▸ INSTRUCTIONS TO FOLLOW: Below are the records; copy out every line that holds the word "second".

Stored data
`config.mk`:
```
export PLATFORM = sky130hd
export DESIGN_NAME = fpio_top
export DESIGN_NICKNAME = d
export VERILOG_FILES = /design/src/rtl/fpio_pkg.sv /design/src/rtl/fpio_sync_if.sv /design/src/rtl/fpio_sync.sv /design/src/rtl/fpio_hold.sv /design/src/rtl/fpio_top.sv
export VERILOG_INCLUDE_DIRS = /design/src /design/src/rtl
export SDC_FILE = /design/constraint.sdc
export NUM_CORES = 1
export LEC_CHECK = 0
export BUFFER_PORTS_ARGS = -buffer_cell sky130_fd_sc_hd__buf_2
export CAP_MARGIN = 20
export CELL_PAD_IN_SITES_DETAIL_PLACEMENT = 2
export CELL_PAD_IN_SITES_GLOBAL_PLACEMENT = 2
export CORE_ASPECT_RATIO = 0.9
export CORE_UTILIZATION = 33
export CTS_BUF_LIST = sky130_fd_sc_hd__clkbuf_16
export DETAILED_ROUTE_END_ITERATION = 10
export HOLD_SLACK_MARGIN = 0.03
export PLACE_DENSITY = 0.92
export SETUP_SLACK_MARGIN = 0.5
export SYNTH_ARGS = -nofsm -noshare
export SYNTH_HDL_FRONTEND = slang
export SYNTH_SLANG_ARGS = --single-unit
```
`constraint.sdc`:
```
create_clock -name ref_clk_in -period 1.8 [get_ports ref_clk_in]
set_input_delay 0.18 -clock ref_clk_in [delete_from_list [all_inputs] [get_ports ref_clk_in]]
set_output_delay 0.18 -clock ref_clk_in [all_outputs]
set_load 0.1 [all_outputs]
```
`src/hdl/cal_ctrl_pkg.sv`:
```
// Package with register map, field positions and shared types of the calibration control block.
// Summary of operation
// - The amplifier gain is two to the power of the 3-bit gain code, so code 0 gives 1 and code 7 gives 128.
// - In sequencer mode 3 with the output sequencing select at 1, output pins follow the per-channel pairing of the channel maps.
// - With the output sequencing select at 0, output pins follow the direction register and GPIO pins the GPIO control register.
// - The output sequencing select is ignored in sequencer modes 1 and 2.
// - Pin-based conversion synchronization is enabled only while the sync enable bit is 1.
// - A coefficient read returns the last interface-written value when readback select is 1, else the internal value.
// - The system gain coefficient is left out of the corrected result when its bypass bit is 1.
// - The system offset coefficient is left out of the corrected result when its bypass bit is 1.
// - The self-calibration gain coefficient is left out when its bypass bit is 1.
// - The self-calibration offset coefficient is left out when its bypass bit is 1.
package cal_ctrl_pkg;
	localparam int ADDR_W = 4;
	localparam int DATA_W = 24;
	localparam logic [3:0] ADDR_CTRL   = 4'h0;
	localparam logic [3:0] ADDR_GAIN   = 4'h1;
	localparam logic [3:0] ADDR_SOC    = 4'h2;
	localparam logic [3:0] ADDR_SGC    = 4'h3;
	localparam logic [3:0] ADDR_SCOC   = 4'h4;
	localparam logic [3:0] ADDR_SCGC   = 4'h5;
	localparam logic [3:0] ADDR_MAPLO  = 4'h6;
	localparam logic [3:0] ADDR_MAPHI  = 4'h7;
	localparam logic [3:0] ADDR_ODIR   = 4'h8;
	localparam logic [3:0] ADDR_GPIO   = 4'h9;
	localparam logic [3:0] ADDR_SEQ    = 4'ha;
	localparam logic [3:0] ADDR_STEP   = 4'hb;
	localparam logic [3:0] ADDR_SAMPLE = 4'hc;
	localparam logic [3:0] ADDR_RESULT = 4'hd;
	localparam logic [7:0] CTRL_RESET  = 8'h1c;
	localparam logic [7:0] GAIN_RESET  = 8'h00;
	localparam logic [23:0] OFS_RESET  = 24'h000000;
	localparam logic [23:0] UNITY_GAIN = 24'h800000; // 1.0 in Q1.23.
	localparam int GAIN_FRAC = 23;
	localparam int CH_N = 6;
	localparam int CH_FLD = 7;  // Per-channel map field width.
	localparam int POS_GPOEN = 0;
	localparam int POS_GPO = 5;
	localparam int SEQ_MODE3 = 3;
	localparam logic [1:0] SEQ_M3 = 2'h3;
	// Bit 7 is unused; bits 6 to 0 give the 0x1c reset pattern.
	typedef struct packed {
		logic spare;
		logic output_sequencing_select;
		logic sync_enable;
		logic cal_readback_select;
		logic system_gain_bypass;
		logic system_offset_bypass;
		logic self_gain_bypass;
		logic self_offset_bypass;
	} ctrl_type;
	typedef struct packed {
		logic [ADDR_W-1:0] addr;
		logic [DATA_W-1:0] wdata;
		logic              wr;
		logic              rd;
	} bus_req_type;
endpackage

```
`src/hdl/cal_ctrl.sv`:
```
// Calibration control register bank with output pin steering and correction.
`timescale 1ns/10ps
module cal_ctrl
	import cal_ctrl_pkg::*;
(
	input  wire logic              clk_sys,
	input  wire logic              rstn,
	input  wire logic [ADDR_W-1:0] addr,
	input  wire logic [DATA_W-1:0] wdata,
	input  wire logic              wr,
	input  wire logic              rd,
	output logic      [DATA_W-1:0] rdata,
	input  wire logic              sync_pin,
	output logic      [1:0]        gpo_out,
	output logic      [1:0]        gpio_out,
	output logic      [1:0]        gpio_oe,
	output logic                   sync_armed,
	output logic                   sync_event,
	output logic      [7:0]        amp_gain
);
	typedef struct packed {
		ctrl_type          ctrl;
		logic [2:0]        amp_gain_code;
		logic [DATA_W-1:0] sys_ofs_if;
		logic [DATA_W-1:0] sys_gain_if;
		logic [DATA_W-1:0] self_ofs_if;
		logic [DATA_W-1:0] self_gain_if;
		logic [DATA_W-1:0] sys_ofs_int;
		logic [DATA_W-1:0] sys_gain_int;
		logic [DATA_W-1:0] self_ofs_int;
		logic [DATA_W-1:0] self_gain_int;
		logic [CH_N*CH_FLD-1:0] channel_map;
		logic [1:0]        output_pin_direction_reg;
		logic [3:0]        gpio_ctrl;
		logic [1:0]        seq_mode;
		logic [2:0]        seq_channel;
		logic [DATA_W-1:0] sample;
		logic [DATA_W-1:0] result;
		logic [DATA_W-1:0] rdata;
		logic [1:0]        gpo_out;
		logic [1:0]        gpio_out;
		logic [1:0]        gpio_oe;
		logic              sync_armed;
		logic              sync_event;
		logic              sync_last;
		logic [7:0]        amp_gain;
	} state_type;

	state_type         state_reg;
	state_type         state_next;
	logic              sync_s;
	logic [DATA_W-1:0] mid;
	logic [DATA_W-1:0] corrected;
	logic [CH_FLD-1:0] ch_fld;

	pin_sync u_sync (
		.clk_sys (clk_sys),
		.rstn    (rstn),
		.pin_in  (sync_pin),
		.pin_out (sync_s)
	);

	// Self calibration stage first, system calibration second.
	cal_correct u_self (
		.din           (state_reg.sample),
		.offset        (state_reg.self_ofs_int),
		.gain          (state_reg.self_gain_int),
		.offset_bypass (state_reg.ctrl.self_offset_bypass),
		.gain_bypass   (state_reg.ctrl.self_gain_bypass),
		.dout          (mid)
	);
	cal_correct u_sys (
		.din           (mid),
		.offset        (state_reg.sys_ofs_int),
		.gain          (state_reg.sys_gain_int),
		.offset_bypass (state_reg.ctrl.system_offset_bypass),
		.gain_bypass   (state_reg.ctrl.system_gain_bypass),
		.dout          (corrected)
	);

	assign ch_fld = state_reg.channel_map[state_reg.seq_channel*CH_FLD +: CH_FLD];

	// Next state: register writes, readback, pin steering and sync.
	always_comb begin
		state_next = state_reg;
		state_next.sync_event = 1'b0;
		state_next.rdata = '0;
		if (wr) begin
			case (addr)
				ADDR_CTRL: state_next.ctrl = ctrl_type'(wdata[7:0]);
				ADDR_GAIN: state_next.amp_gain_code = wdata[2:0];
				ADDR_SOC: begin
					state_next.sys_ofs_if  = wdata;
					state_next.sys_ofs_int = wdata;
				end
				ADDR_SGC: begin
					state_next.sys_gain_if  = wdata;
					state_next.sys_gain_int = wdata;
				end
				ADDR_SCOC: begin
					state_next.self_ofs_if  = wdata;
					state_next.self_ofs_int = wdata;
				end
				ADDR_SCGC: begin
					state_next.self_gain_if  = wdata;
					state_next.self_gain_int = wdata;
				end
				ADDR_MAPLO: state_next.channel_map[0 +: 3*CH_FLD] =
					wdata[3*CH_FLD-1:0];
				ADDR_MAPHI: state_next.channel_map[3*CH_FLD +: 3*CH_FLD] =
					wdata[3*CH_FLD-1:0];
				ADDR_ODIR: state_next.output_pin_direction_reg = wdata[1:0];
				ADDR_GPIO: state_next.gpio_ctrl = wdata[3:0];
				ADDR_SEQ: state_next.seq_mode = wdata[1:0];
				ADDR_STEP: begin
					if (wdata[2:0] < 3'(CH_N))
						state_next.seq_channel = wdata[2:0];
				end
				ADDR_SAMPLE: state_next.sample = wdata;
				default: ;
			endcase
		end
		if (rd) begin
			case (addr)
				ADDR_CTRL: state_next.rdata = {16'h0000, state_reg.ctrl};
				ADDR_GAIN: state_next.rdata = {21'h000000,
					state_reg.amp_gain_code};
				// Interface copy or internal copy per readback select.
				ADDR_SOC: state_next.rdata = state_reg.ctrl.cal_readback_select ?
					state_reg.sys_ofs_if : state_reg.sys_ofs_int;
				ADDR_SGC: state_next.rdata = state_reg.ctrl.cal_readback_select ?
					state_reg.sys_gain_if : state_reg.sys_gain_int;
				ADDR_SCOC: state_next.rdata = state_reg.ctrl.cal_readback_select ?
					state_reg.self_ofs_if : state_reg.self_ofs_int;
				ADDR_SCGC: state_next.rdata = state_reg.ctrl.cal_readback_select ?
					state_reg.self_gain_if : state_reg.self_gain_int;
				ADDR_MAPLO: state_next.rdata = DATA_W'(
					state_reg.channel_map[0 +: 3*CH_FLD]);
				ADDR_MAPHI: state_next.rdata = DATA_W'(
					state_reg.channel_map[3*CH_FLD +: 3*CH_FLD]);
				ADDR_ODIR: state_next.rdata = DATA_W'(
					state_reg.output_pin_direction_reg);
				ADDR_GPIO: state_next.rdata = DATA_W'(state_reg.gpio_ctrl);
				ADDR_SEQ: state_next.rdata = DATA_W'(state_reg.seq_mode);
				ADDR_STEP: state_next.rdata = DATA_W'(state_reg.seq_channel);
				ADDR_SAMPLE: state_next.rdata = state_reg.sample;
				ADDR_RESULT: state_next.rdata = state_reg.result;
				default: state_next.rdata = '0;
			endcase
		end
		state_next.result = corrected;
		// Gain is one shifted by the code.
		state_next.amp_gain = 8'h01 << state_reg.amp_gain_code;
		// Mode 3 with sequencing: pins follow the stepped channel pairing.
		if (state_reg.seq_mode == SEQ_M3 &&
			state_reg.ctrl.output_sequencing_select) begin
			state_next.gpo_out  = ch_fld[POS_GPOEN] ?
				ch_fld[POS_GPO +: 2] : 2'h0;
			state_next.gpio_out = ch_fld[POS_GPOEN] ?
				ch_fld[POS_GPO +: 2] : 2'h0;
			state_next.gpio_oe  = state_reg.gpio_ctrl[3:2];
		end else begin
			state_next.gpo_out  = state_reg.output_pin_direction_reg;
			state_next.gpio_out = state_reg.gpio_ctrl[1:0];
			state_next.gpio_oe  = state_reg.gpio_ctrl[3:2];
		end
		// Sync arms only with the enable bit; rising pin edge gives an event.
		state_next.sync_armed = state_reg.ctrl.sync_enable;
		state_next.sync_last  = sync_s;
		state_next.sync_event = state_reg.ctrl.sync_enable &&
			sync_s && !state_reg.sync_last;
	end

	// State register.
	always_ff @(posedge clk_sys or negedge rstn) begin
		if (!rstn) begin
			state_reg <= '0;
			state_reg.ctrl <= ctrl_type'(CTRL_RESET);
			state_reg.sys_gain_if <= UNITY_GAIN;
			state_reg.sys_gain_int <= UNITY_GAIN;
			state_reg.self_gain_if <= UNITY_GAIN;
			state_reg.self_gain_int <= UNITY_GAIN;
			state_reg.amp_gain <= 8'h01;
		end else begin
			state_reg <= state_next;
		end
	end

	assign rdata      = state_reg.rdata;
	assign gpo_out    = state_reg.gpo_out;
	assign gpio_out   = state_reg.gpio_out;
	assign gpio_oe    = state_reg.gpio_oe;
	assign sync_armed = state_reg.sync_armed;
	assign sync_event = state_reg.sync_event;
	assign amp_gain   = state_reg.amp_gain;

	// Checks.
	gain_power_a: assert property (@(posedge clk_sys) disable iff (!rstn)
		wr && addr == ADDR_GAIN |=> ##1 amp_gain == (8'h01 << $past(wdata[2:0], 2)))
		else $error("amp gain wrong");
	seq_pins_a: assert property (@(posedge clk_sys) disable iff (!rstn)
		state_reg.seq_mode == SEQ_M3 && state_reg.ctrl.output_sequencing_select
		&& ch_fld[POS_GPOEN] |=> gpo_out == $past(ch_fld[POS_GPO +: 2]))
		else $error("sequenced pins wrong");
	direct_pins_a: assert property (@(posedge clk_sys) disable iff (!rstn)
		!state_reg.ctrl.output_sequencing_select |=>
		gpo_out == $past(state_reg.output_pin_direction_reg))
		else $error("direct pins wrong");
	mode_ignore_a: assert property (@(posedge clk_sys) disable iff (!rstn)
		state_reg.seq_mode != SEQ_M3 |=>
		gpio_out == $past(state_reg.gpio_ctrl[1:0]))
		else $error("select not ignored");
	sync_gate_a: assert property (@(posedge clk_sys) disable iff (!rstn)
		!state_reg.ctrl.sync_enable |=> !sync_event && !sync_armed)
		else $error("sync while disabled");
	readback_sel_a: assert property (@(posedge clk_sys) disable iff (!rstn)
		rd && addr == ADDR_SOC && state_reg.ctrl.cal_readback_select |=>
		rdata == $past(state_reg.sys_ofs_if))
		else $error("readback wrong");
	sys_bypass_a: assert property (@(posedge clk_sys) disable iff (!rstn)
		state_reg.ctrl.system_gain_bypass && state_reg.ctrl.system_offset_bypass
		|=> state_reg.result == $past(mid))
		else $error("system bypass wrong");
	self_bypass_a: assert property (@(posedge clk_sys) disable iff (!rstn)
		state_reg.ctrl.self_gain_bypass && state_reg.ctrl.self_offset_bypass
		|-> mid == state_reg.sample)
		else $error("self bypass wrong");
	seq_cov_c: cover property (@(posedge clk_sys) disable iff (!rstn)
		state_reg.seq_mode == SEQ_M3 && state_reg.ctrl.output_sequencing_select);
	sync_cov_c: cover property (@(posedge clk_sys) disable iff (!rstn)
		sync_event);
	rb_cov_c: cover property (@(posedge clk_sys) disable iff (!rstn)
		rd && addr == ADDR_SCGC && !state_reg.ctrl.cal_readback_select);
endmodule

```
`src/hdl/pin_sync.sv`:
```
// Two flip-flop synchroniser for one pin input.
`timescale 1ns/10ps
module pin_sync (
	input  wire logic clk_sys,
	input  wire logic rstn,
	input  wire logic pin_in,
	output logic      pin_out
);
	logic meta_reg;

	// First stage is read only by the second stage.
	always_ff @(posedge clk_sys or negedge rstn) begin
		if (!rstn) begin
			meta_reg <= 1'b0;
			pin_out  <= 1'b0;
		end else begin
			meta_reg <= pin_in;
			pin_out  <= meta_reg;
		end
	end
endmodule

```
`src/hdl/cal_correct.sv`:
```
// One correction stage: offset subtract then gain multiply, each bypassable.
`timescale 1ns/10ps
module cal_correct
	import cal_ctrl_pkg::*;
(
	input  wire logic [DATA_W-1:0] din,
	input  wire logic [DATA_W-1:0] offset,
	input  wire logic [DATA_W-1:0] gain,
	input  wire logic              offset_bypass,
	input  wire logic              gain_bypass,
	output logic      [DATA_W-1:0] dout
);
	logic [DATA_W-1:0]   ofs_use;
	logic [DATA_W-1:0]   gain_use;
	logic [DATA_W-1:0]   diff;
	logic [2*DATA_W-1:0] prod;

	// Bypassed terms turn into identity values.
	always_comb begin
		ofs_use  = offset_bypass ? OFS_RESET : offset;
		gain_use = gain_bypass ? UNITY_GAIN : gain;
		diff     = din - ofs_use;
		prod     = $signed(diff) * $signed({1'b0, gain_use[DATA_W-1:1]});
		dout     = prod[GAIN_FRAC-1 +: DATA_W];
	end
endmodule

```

▸ OUTPUT OF THE EXERCISE:
	// Self calibration stage first, system calibration second.
	// First stage is read only by the second stage.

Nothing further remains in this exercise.